Limited data on fake news is a significant issue in the NLP field. Thus, a few studies have tried to generate synthetic data to solve this problem. A study by Hiriyannaiah et al. [30] presented seqGAN, which can only produce short text; it is not a better solution for generating entire news content with seqGAN, and may result in non-contextual news. Most research efforts have focused on English data. Other low-resource language-related fake news detection mechanisms are scarce in this domain. Hossain et al. [35] published a Bangla dataset consisting of fake news and true news and performed classification with CNN, LSTM, and BERT. The authors classified news documents using the pre-trained multilingual BERT model. The multilingual BERT model is trained in 104 different languages. However, the model is not explicitly trained to have shared representations across languages. Thus, we propose a technique where we utilize the pre-trained multilingual BERT to generate synthetic news. Furthermore, we trained a smaller BERT from scratch for embedding and classification, and experimented with using a frozen BERT with our training samples.

3. Proposed Methodology

The fake news detection system’s general architecture comprises two parts, embedding and classification. The embedding technique uses unlabeled texts to generate an embedding model, while the classification method uses labeled texts to derive a classification model. Figure 1 depicts the overall process of our proposed strategy. The most recent research papers focus on data augmentation and embedding systems. The data augmentation model is trained based on transfer learning. The embedding model is trained from scratch with the augmented data. The dataset description that we used in this study is demonstrated in Section 3.1. Section 3.2 describes the basic framework of the augmentation method built using multilingual BERT. Section 3.3 explains the basic framework of our embedding model.

3.1. Dataset Description

We utilized the “BanFakeNews” dataset, (https://www.kaggle.com/cryptexcode/banfakenews) (accessed on 20 February 2022), which is available publicly on Kaggle. The “BanFakeNews” dataset [35] contains approximately 50,000 Bengali news items. It is presented as a CSV file. The dataset contains seven attributes in total: articleID, domain, date, category, headline, content, and label. For this investigation, we considered headline and content-based features. The dataset is highly imbalanced, as the fake news class data are less common than the true news class data. As previously stated, due to the lack of a reliable, huge, and up-to-date dataset in Bangla, we performed a data augmentation technique to balance the dataset. Figure 2 presents the ratio of fake news and true news data.
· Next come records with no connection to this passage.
[src/include/decode_macros.svh]
// ------------------------------------------------------------------
// Width macros shared by the RV32I decode stage
// The immediate builder assumes DEC_XLEN and DEC_ILEN are both 32
// ------------------------------------------------------------------
`ifndef DECODE_MACROS_SVH
`define DECODE_MACROS_SVH

// Data path and PC width
`define DEC_XLEN 32

`define DEC_REG_AW 5    // Register file address bits
`define DEC_ILEN 32     // Uncompressed encodings only

`endif

[src/rtl/isa_pkg.sv]
// ------------------------------------------------------------------
// RV32I encoding fields seen by the decoder
// Only the major opcodes kept by this stage are listed
// ------------------------------------------------------------------
`default_nettype none

package isa_pkg;

    // Major opcode, instruction bits 6:0
    typedef enum logic [6:0] {
        OPCODE_OP     = 7'b0110011,
        OPCODE_OP_IMM = 7'b0010011,
        OPCODE_LOAD   = 7'b0000011,
        OPCODE_STORE  = 7'b0100011,
        OPCODE_BRANCH = 7'b1100011,
        OPCODE_JAL    = 7'b1101111,
        OPCODE_JALR   = 7'b1100111,
        OPCODE_LUI    = 7'b0110111,
        OPCODE_AUIPC  = 7'b0010111
    } opcode_e;

    typedef enum logic [2:0] {
        BR_BEQ  = 3'b000,
        BR_BNE  = 3'b001,
        BR_BLT  = 3'b100,
        BR_BGE  = 3'b101,
        BR_BLTU = 3'b110,
        BR_BGEU = 3'b111   // 010 and 011 are reserved
    } br_funct3_e;

endpackage

`default_nettype wire

[src/rtl/uop_pkg.sv]
// ------------------------------------------------------------------
// Micro-ops and operand selects passed from decode to execute
// Value 0 of every op is a NOP so a cleared register is a bubble
// ------------------------------------------------------------------
`default_nettype none

package uop_pkg;

    typedef enum logic [3:0] {
        ALU_NOP, ALU_ADD, ALU_SUB, ALU_SLL, ALU_SLT, ALU_SLTU,
        ALU_XOR, ALU_SRL, ALU_SRA, ALU_OR,  ALU_AND
    } alu_op_e;

    typedef enum logic [3:0] {
        LSU_NOP, LSU_LB, LSU_LBU, LSU_LH, LSU_LHU, LSU_LW,
        LSU_SB,  LSU_SH, LSU_SW
    } lsu_op_e;

    // Conditional branches, plus JAL for both jump forms
    typedef enum logic [2:0] {
        CFU_NOP, CFU_BEQ, CFU_BNE, CFU_BLT, CFU_BGE, CFU_BLTU, CFU_BGEU, CFU_JAL
    } cfu_op_e;

    typedef enum logic [2:0] {
        IMM_NONE, IMM_I, IMM_SHAMT, IMM_S, IMM_B, IMM_U, IMM_J
    } imm_fmt_e;

    typedef enum logic [1:0] {OPA_ZERO, OPA_RS1, OPA_PC} opr_a_sel_e;
    typedef enum logic [1:0] {OPB_ZERO, OPB_RS2, OPB_IMM} opr_b_sel_e;
    typedef enum logic [1:0] {OPC_ZERO, OPC_RS2, OPC_IMM, OPC_NPC} opr_c_sel_e;

endpackage

`default_nettype wire

[src/rtl/imm_gen.sv]
// ------------------------------------------------------------------
// Immediate builder for the 32-bit RISC-V formats
// SHAMT is zero-extended, NONE gives zero, the rest sign-extend
// ------------------------------------------------------------------
`default_nettype none

`include "decode_macros.svh"

module imm_gen (
    input  wire logic [`DEC_ILEN-1:0] instr_i,
    input  wire uop_pkg::imm_fmt_e    fmt_i,
    output logic      [`DEC_XLEN-1:0] imm_o
);

    logic sign;

    assign sign = instr_i[31];     // Sign bit sits at 31 in every format

    always_comb begin
        case (fmt_i)
            uop_pkg::IMM_I:
                imm_o = {{(`DEC_XLEN-12){sign}}, instr_i[31:20]};
            uop_pkg::IMM_SHAMT:
                imm_o = {{(`DEC_XLEN-5){1'b0}}, instr_i[24:20]};
            uop_pkg::IMM_S:
                imm_o = {{(`DEC_XLEN-12){sign}}, instr_i[31:25], instr_i[11:7]};
            // Branch offset, halfword aligned
            uop_pkg::IMM_B:
                imm_o = {{(`DEC_XLEN-12){sign}}, instr_i[7], instr_i[30:25],
                         instr_i[11:8], 1'b0};
            uop_pkg::IMM_U:
                imm_o = {instr_i[31:12], 12'b0};    // Upper 20 bits
            uop_pkg::IMM_J:
                imm_o = {{(`DEC_XLEN-20){sign}}, instr_i[19:12], instr_i[20],
                         instr_i[30:21], 1'b0};
            default:
                imm_o = '0;
        endcase
    end

endmodule

`default_nettype wire

[src/rtl/instr_decoder.sv]
// ------------------------------------------------------------------
// RV32I decoder, one major opcode per case arm
// Unknown opcodes, FENCE included, decode to an all-NOP bubble
// Reserved funct3 values inside a known group give a NOP op
// ------------------------------------------------------------------
`default_nettype none

`include "decode_macros.svh"

module instr_decoder (
    input  wire logic [`DEC_ILEN-1:0]   instr_i,
    output uop_pkg::alu_op_e            alu_op_o,
    output uop_pkg::lsu_op_e            lsu_op_o,
    output uop_pkg::cfu_op_e            cfu_op_o,
    output uop_pkg::imm_fmt_e           imm_fmt_o,
    output uop_pkg::opr_a_sel_e         opr_a_sel_o,
    output uop_pkg::opr_b_sel_e         opr_b_sel_o,
    output uop_pkg::opr_c_sel_e         opr_c_sel_o,
    output logic      [`DEC_REG_AW-1:0] rd_o
);

    // ALU op for OP and OP_IMM, alt picks SUB or SRA
    function automatic uop_pkg::alu_op_e alu_from_funct3(logic [2:0] f3, logic alt);
        case (f3)
            3'b000:  return alt ? uop_pkg::ALU_SUB : uop_pkg::ALU_ADD;
            3'b001:  return uop_pkg::ALU_SLL;
            3'b010:  return uop_pkg::ALU_SLT;
            3'b011:  return uop_pkg::ALU_SLTU;
            3'b100:  return uop_pkg::ALU_XOR;
            3'b101:  return alt ? uop_pkg::ALU_SRA : uop_pkg::ALU_SRL;
            3'b110:  return uop_pkg::ALU_OR;
            default: return uop_pkg::ALU_AND;
        endcase
    endfunction

    logic [2:0] funct3;
    logic       is_shift;

    assign funct3   = instr_i[14:12];
    assign is_shift = (funct3[1:0] == 2'b01);   // SLLI or SRLI/SRAI

    always_comb begin
        alu_op_o    = uop_pkg::ALU_NOP;
        lsu_op_o    = uop_pkg::LSU_NOP;
        cfu_op_o    = uop_pkg::CFU_NOP;
        imm_fmt_o   = uop_pkg::IMM_NONE;
        opr_a_sel_o = uop_pkg::OPA_ZERO;
        opr_b_sel_o = uop_pkg::OPB_ZERO;
        opr_c_sel_o = uop_pkg::OPC_ZERO;
        rd_o        = '0;

        case (isa_pkg::opcode_e'(instr_i[6:0]))
            isa_pkg::OPCODE_OP: begin
                alu_op_o    = alu_from_funct3(funct3, instr_i[30]);
                opr_a_sel_o = uop_pkg::OPA_RS1;
                opr_b_sel_o = uop_pkg::OPB_RS2;
                rd_o        = instr_i[11:7];
            end
            isa_pkg::OPCODE_OP_IMM: begin
                // Bit 30 only means SRAI, ADDI has no SUB form
                alu_op_o    = alu_from_funct3(funct3, instr_i[30] && funct3 == 3'b101);
                imm_fmt_o   = is_shift ? uop_pkg::IMM_SHAMT : uop_pkg::IMM_I;
                opr_a_sel_o = uop_pkg::OPA_RS1;
                opr_b_sel_o = uop_pkg::OPB_IMM;
                rd_o        = instr_i[11:7];
            end
            isa_pkg::OPCODE_LOAD: begin
                alu_op_o    = uop_pkg::ALU_ADD;     // Address = rs1 + imm
                case (funct3)
                    3'b000:  lsu_op_o = uop_pkg::LSU_LB;
                    3'b001:  lsu_op_o = uop_pkg::LSU_LH;
                    3'b010:  lsu_op_o = uop_pkg::LSU_LW;
                    3'b100:  lsu_op_o = uop_pkg::LSU_LBU;
                    3'b101:  lsu_op_o = uop_pkg::LSU_LHU;
                    default: lsu_op_o = uop_pkg::LSU_NOP;
                endcase
                imm_fmt_o   = uop_pkg::IMM_I;
                opr_a_sel_o = uop_pkg::OPA_RS1;
                opr_b_sel_o = uop_pkg::OPB_IMM;
                rd_o        = instr_i[11:7];
            end
            isa_pkg::OPCODE_STORE: begin
                alu_op_o    = uop_pkg::ALU_ADD;
                case (funct3)
                    3'b000:  lsu_op_o = uop_pkg::LSU_SB;
                    3'b001:  lsu_op_o = uop_pkg::LSU_SH;
                    3'b010:  lsu_op_o = uop_pkg::LSU_SW;
                    default: lsu_op_o = uop_pkg::LSU_NOP;
                endcase
                imm_fmt_o   = uop_pkg::IMM_S;
                opr_a_sel_o = uop_pkg::OPA_RS1;
                opr_b_sel_o = uop_pkg::OPB_IMM;
                opr_c_sel_o = uop_pkg::OPC_RS2;     // Store data rides on C
            end
            isa_pkg::OPCODE_BRANCH: begin
                alu_op_o    = uop_pkg::ALU_SUB;     // Compare rs1 against rs2
                case (isa_pkg::br_funct3_e'(funct3))
                    isa_pkg::BR_BEQ:  cfu_op_o = uop_pkg::CFU_BEQ;
                    isa_pkg::BR_BNE:  cfu_op_o = uop_pkg::CFU_BNE;
                    isa_pkg::BR_BLT:  cfu_op_o = uop_pkg::CFU_BLT;
                    isa_pkg::BR_BGE:  cfu_op_o = uop_pkg::CFU_BGE;
                    isa_pkg::BR_BLTU: cfu_op_o = uop_pkg::CFU_BLTU;
                    isa_pkg::BR_BGEU: cfu_op_o = uop_pkg::CFU_BGEU;
                    default:          cfu_op_o = uop_pkg::CFU_NOP;
                endcase
                imm_fmt_o   = uop_pkg::IMM_B;
                opr_a_sel_o = uop_pkg::OPA_RS1;
                opr_b_sel_o = uop_pkg::OPB_RS2;
                opr_c_sel_o = uop_pkg::OPC_IMM;     // Offset goes to C
            end
            isa_pkg::OPCODE_JAL, isa_pkg::OPCODE_JALR: begin
                cfu_op_o    = uop_pkg::CFU_JAL;
                imm_fmt_o   = instr_i[3] ? uop_pkg::IMM_J : uop_pkg::IMM_I;
                opr_a_sel_o = instr_i[3] ? uop_pkg::OPA_PC : uop_pkg::OPA_RS1;
                opr_b_sel_o = uop_pkg::OPB_IMM;
                opr_c_sel_o = uop_pkg::OPC_NPC;     // Link value
                rd_o        = instr_i[11:7];
            end
            isa_pkg::OPCODE_LUI, isa_pkg::OPCODE_AUIPC: begin
                // LUI is 0 | imm, AUIPC is pc + imm
                alu_op_o    = instr_i[5] ? uop_pkg::ALU_OR : uop_pkg::ALU_ADD;
                imm_fmt_o   = uop_pkg::IMM_U;
                opr_a_sel_o = instr_i[5] ? uop_pkg::OPA_ZERO : uop_pkg::OPA_PC;
                opr_b_sel_o = uop_pkg::OPB_IMM;
                rd_o        = instr_i[11:7];
            end
            default: ;
        endcase
    end

endmodule

`default_nettype wire

[src/rtl/operand_select.sv]
// ------------------------------------------------------------------
// Operand multiplexers for the execute stage
// NPC is always PC + 4 since compressed encodings are not supported
// ------------------------------------------------------------------
`default_nettype none

`include "decode_macros.svh"

module operand_select (
    input  wire uop_pkg::opr_a_sel_e  opr_a_sel_i,
    input  wire uop_pkg::opr_b_sel_e  opr_b_sel_i,
    input  wire uop_pkg::opr_c_sel_e  opr_c_sel_i,
    input  wire logic [`DEC_XLEN-1:0] rs1_data_i,
    input  wire logic [`DEC_XLEN-1:0] rs2_data_i,
    input  wire logic [`DEC_XLEN-1:0] pc_i,
    input  wire logic [`DEC_XLEN-1:0] imm_i,
    output logic      [`DEC_XLEN-1:0] opr_a_o,
    output logic      [`DEC_XLEN-1:0] opr_b_o,
    output logic      [`DEC_XLEN-1:0] opr_c_o
);

    logic [`DEC_XLEN-1:0] npc;

    assign npc = pc_i + `DEC_XLEN'(4);      // Return address for jumps

    // ------------------------------------------------------------------
    // Operand A and B
    // ------------------------------------------------------------------

    always_comb begin
        case (opr_a_sel_i)
            uop_pkg::OPA_RS1: opr_a_o = rs1_data_i;
            uop_pkg::OPA_PC:  opr_a_o = pc_i;
            default:          opr_a_o = '0;
        endcase
    end

    always_comb begin
        case (opr_b_sel_i)
            uop_pkg::OPB_RS2: opr_b_o = rs2_data_i;
            uop_pkg::OPB_IMM: opr_b_o = imm_i;
            default:          opr_b_o = '0;
        endcase
    end

    // Operand C carries store data, branch offset or link address
    always_comb begin
        case (opr_c_sel_i)
            uop_pkg::OPC_RS2: opr_c_o = rs2_data_i;
            uop_pkg::OPC_IMM: opr_c_o = imm_i;
            uop_pkg::OPC_NPC: opr_c_o = npc;
            default:          opr_c_o = '0;
        endcase
    end

endmodule

`default_nettype wire

[src/rtl/decode_ex_reg.sv]
// ------------------------------------------------------------------
// Single-entry decode to execute register with valid/ready
// Flush wins over a new accept, reset and flush zero every field
// Refills on the edge the old entry leaves, one item per cycle
// ------------------------------------------------------------------
`default_nettype none

`include "decode_macros.svh"

module decode_ex_reg (
    input  wire logic                   g_clk,
    input  wire logic                   rst_n_i,
    input  wire logic                   flush_i,
    input  wire logic                   in_valid_i,
    input  wire logic                   out_ready_i,
    output logic                        in_ready_o,
    output logic                        out_valid_o,
    input  wire logic [`DEC_XLEN-1:0]   pc_i,
    input  wire logic [`DEC_XLEN-1:0]   opr_a_i,
    input  wire logic [`DEC_XLEN-1:0]   opr_b_i,
    input  wire logic [`DEC_XLEN-1:0]   opr_c_i,
    input  wire logic [`DEC_REG_AW-1:0] rd_i,
    input  wire uop_pkg::alu_op_e       alu_op_i,
    input  wire uop_pkg::lsu_op_e       lsu_op_i,
    input  wire uop_pkg::cfu_op_e       cfu_op_i,
    input  wire logic [`DEC_ILEN-1:0]   instr_i,
    output logic      [`DEC_XLEN-1:0]   pc_o,
    output logic      [`DEC_XLEN-1:0]   opr_a_o,
    output logic      [`DEC_XLEN-1:0]   opr_b_o,
    output logic      [`DEC_XLEN-1:0]   opr_c_o,
    output logic      [`DEC_REG_AW-1:0] rd_o,
    output uop_pkg::alu_op_e            alu_op_o,
    output uop_pkg::lsu_op_e            lsu_op_o,
    output uop_pkg::cfu_op_e            cfu_op_o,
    output logic      [`DEC_ILEN-1:0]   instr_o
);

    logic accept;

    // Free when empty or when the held entry leaves this cycle
    assign in_ready_o = !out_valid_o || out_ready_i;
    assign accept     = in_valid_i && in_ready_o;

    always_ff @(posedge g_clk) begin
        if (!rst_n_i || flush_i) begin
            out_valid_o <= 1'b0;
            pc_o        <= '0;
            opr_a_o     <= '0;
            opr_b_o     <= '0;
            opr_c_o     <= '0;
            rd_o        <= '0;
            alu_op_o    <= uop_pkg::ALU_NOP;
            lsu_op_o    <= uop_pkg::LSU_NOP;
            cfu_op_o    <= uop_pkg::CFU_NOP;
            instr_o     <= '0;
        end else begin
            if (in_ready_o) begin
                out_valid_o <= in_valid_i;  // Drains when nothing arrives
            end
            if (accept) begin
                pc_o     <= pc_i;
                opr_a_o  <= opr_a_i;
                opr_b_o  <= opr_b_i;
                opr_c_o  <= opr_c_i;
                rd_o     <= rd_i;
                alu_op_o <= alu_op_i;
                lsu_op_o <= lsu_op_i;
                cfu_op_o <= cfu_op_i;
                instr_o  <= instr_i;
            end
        end
    end

endmodule

`default_nettype wire

[src/rtl/decode_stage.sv]
// ------------------------------------------------------------------
// RV32I decode and operand gather stage, top level
// Register file read is combinational in the accepting cycle
// ------------------------------------------------------------------
`default_nettype none

`include "decode_macros.svh"

module decode_stage (
    input  wire logic                   g_clk,
    input  wire logic                   rst_n_i,
    input  wire logic                   s1_valid_i,
    input  wire logic [`DEC_ILEN-1:0]   s1_instr_i,
    input  wire logic [`DEC_XLEN-1:0]   s1_pc_i,
    output logic                        s1_ready_o,
    input  wire logic                   s1_flush_i,
    output logic      [`DEC_REG_AW-1:0] rs1_addr_o,
    input  wire logic [`DEC_XLEN-1:0]   rs1_data_i,
    output logic      [`DEC_REG_AW-1:0] rs2_addr_o,
    input  wire logic [`DEC_XLEN-1:0]   rs2_data_i,
    output logic                        s2_valid_o,
    input  wire logic                   s2_ready_i,
    output logic      [`DEC_XLEN-1:0]   s2_pc_o,
    output logic      [`DEC_XLEN-1:0]   s2_opr_a_o,
    output logic      [`DEC_XLEN-1:0]   s2_opr_b_o,
    output logic      [`DEC_XLEN-1:0]   s2_opr_c_o,
    output logic      [`DEC_REG_AW-1:0] s2_rd_o,
    output uop_pkg::alu_op_e            s2_alu_op_o,
    output uop_pkg::lsu_op_e            s2_lsu_op_o,
    output uop_pkg::cfu_op_e            s2_cfu_op_o,
    output logic      [`DEC_ILEN-1:0]   s2_instr_o
);

    uop_pkg::alu_op_e     alu_op;
    uop_pkg::lsu_op_e     lsu_op;
    uop_pkg::cfu_op_e     cfu_op;
    uop_pkg::imm_fmt_e    imm_fmt;
    uop_pkg::opr_a_sel_e  opr_a_sel;
    uop_pkg::opr_b_sel_e  opr_b_sel;
    uop_pkg::opr_c_sel_e  opr_c_sel;
    logic [`DEC_REG_AW-1:0] rd;
    logic [`DEC_XLEN-1:0] imm;
    logic [`DEC_XLEN-1:0] opr_a;
    logic [`DEC_XLEN-1:0] opr_b;
    logic [`DEC_XLEN-1:0] opr_c;

    // Source fields sit at fixed positions in every format
    assign rs1_addr_o = s1_instr_i[19:15];
    assign rs2_addr_o = s1_instr_i[24:20];

    instr_decoder u_decoder (
        .instr_i     (s1_instr_i),
        .alu_op_o    (alu_op),
        .lsu_op_o    (lsu_op),
        .cfu_op_o    (cfu_op),
        .imm_fmt_o   (imm_fmt),
        .opr_a_sel_o (opr_a_sel),
        .opr_b_sel_o (opr_b_sel),
        .opr_c_sel_o (opr_c_sel),
        .rd_o        (rd)
    );

    imm_gen u_imm_gen (
        .instr_i (s1_instr_i),
        .fmt_i   (imm_fmt),
        .imm_o   (imm)
    );

    operand_select u_opr_sel (
        .opr_a_sel_i (opr_a_sel),
        .opr_b_sel_i (opr_b_sel),
        .opr_c_sel_i (opr_c_sel),
        .rs1_data_i  (rs1_data_i),
        .rs2_data_i  (rs2_data_i),
        .pc_i        (s1_pc_i),
        .imm_i       (imm),
        .opr_a_o     (opr_a),
        .opr_b_o     (opr_b),
        .opr_c_o     (opr_c)
    );

    // ------------------------------------------------------------------
    // Decode to execute register
    // ------------------------------------------------------------------

    decode_ex_reg u_ex_reg (
        .g_clk       (g_clk),
        .rst_n_i     (rst_n_i),
        .flush_i     (s1_flush_i),
        .in_valid_i  (s1_valid_i),
        .out_ready_i (s2_ready_i),
        .in_ready_o  (s1_ready_o),
        .out_valid_o (s2_valid_o),
        .pc_i        (s1_pc_i),
        .opr_a_i     (opr_a),
        .opr_b_i     (opr_b),
        .opr_c_i     (opr_c),
        .rd_i        (rd),
        .alu_op_i    (alu_op),
        .lsu_op_i    (lsu_op),
        .cfu_op_i    (cfu_op),
        .instr_i     (s1_instr_i),
        .pc_o        (s2_pc_o),
        .opr_a_o     (s2_opr_a_o),
        .opr_b_o     (s2_opr_b_o),
        .opr_c_o     (s2_opr_c_o),
        .rd_o        (s2_rd_o),
        .alu_op_o    (s2_alu_op_o),
        .lsu_op_o    (s2_lsu_op_o),
        .cfu_op_o    (s2_cfu_op_o),
        .instr_o     (s2_instr_o)
    );

endmodule

`default_nettype wire

[config.mk]
export PLATFORM = sky130hd
export DESIGN_NAME = decode_stage
export DESIGN_NICKNAME = d
export VERILOG_FILES = /design/src/rtl/isa_pkg.sv /design/src/rtl/uop_pkg.sv /design/src/rtl/imm_gen.sv /design/src/rtl/instr_decoder.sv /design/src/rtl/operand_select.sv /design/src/rtl/decode_ex_reg.sv /design/src/rtl/decode_stage.sv
export VERILOG_INCLUDE_DIRS = /design/src /design/src/include
export SDC_FILE = /design/constraint.sdc
export NUM_CORES = 1
export LEC_CHECK = 0
export BUFFER_PORTS_ARGS = -buffer_cell sky130_fd_sc_hd__buf_4
export CAP_MARGIN = 0
export CELL_PAD_IN_SITES_DETAIL_PLACEMENT = 0
export CELL_PAD_IN_SITES_GLOBAL_PLACEMENT = 1
export CORE_MARGIN = 2
export CORE_UTILIZATION = 38
export DETAILED_ROUTE_END_ITERATION = 6
export GPL_TIMING_DRIVEN = 0
export HOLD_SLACK_MARGIN = 0.03
export PLACE_DENSITY = 0.83
export SYNTH_ARGS = -nofsm -noshare
export SYNTH_HDL_FRONTEND = slang
export SYNTH_SLANG_ARGS = --single-unit
[constraint.sdc]
create_clock -name g_clk -period 6.4 [get_ports g_clk]
set_input_delay 0 -clock g_clk [delete_from_list [all_inputs] [get_ports g_clk]]
set_output_delay 0 -clock g_clk [all_outputs]
set_load 0.01 [all_outputs]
3.2. Data Augmentation through Transfer Learning

Data augmentation techniques have been used in image processing, visual identification, and text classification projects because they make it easy to collect and generate new data using simple and quick transformations. The goal of augmentation is to increase the quantity of training data samples to reduce the model’s overfitting. The text augmentation NLP sector is challenging because of the immense complexity of language. Several techniques are available, including Easy Data Augmentation (EDA), replacement with a synonym, random swap, random insertion, and random deletion. Certain words, however, such as a, an, and the, cannot be filled by others. In addition, often a term does not have a synonym. Even if someone changes a single word, the context changes dramatically. SeqGAN [45], a sequence generation method, is being explored for synthetic text generation, although it is only suitable for generating short text. As we needed news content consisting of a large amount of text to create fake news, this model was unsuitable for our data augmentation technique.
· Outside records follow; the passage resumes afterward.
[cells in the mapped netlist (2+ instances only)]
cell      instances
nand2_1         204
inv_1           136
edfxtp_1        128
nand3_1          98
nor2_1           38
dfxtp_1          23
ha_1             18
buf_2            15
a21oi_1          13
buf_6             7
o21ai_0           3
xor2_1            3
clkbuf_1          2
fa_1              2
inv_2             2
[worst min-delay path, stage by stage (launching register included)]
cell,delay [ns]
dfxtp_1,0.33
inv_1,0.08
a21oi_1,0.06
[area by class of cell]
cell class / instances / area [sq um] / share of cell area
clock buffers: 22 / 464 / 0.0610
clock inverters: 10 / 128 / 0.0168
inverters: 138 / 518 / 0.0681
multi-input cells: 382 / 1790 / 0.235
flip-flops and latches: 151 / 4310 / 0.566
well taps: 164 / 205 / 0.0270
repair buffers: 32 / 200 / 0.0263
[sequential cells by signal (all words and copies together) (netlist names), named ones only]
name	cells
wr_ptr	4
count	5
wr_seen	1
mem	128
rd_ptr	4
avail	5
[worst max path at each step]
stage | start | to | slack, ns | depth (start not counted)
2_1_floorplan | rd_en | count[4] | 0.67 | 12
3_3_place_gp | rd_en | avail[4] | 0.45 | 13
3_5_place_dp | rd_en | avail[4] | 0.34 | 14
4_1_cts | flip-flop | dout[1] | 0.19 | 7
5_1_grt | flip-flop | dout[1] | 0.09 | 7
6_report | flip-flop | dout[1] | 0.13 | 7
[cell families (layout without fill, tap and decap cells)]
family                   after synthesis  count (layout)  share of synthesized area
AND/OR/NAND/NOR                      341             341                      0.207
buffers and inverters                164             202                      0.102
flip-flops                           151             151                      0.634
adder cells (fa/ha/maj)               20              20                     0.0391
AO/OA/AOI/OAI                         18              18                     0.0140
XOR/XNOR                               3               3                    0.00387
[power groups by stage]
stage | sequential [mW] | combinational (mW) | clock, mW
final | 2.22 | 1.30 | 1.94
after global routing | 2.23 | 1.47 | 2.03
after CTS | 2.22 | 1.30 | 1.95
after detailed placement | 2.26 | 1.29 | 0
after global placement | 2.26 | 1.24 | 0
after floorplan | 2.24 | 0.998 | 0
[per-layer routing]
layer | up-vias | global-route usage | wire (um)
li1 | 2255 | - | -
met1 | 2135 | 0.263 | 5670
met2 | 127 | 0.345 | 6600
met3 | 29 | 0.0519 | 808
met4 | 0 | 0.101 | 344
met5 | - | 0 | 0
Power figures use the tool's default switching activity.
--- src/hw/axis_conv_params.svh ---
////////////////////////////////////////////////////////////////////////////
// Stream converter widths, FIFO depths and default metadata ports
////////////////////////////////////////////////////////////////////////////

`ifndef AXIS_CONV_PARAMS_SVH
`define AXIS_CONV_PARAMS_SVH

// Stream widths
`define AXC_S_DATA_W      256   // Slave word
`define AXC_M_DATA_W      64    // Master word
`define AXC_USER_W        128   // Metadata word
`define AXC_LEN_W         16    // Packet length in bytes

// FIFO address bits
`define AXC_IN_FIFO_AW    6     // 64 words, one 1600-byte packet with margin
`define AXC_INFO_FIFO_AW  5     // 32 lengths

// Default metadata ports
`define AXC_DEF_SRC_PORT  8'd1
`define AXC_DEF_DST_PORT  8'd2

`endif
--- src/hw/axis_conv_pkg.sv ---
////////////////////////////////////////////////////////////////////////////
// Shared types of the stream width converter
////////////////////////////////////////////////////////////////////////////

`include "axis_conv_params.svh"

package axis_conv_pkg;

   // Slave side
   typedef logic [`AXC_S_DATA_W-1:0]   s_data_t;
   typedef logic [`AXC_S_DATA_W/8-1:0] s_strb_t;

   // Master side
   typedef logic [`AXC_M_DATA_W-1:0]   m_data_t;
   typedef logic [`AXC_M_DATA_W/8-1:0] m_strb_t;

   // Low to high: length, src port, dst port, zeros
   typedef logic [`AXC_USER_W-1:0]     user_t;

   typedef logic [`AXC_LEN_W-1:0]      pkt_len_t;
   typedef logic [1:0]                 slice_idx_t;  // 64-bit slice of a 256-bit word

   typedef enum logic {
      WAIT_META,  // Next beat opens a packet
      STREAM
   } ds_state_t;

endpackage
We had 1300 fake news data instances collected from the “BanFakeNews” dataset. To increase the amount of fake news data, we adopted a process that would consume less time and effort than manually collecting the fake news data. We employed transfer learning to facilitate data collection more efficiently. The idea behind transfer learning is that a method trained for one endeavor is re-purposed for a second related task. We used the BERT multilingual uncased model, which is self-supervised and trained on a massive corpus of multilingual data. This means it was trained solely on raw texts, with no human labeling (hence its ability to use a large amount of publicly available data), and then used an automatic strategy with these texts to produce input data and labels. It was explicitly configured with two goals described below in mind.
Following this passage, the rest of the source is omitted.